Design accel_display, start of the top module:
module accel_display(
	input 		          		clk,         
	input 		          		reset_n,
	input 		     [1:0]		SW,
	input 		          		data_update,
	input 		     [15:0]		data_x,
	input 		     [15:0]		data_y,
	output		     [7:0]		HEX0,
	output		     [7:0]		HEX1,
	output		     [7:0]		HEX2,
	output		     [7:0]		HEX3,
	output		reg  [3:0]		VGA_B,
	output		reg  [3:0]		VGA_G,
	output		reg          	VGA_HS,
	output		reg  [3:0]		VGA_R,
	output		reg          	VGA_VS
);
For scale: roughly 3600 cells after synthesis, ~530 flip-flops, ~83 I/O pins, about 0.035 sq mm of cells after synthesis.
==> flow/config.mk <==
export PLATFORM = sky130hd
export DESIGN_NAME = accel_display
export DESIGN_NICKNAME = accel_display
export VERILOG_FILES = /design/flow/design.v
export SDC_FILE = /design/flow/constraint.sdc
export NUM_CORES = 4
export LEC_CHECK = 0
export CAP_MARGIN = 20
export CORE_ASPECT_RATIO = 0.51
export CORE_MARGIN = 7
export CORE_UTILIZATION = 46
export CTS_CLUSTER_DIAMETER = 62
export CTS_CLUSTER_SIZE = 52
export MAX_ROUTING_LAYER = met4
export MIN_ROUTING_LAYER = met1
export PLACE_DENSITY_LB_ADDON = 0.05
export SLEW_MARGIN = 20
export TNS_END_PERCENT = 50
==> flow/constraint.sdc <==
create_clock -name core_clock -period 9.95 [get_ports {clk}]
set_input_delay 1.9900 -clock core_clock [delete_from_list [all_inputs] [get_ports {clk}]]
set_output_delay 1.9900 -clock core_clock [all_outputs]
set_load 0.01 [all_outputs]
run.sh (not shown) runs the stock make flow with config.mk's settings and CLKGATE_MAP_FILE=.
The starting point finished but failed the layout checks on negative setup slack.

## INSTRUCTIONS TO FOLLOW
The result should be every line that contains "config", copied from the entries.

## YOUR SOLUTION
==> flow/config.mk <==
run.sh (not shown) runs the stock make flow with config.mk's settings and CLKGATE_MAP_FILE=.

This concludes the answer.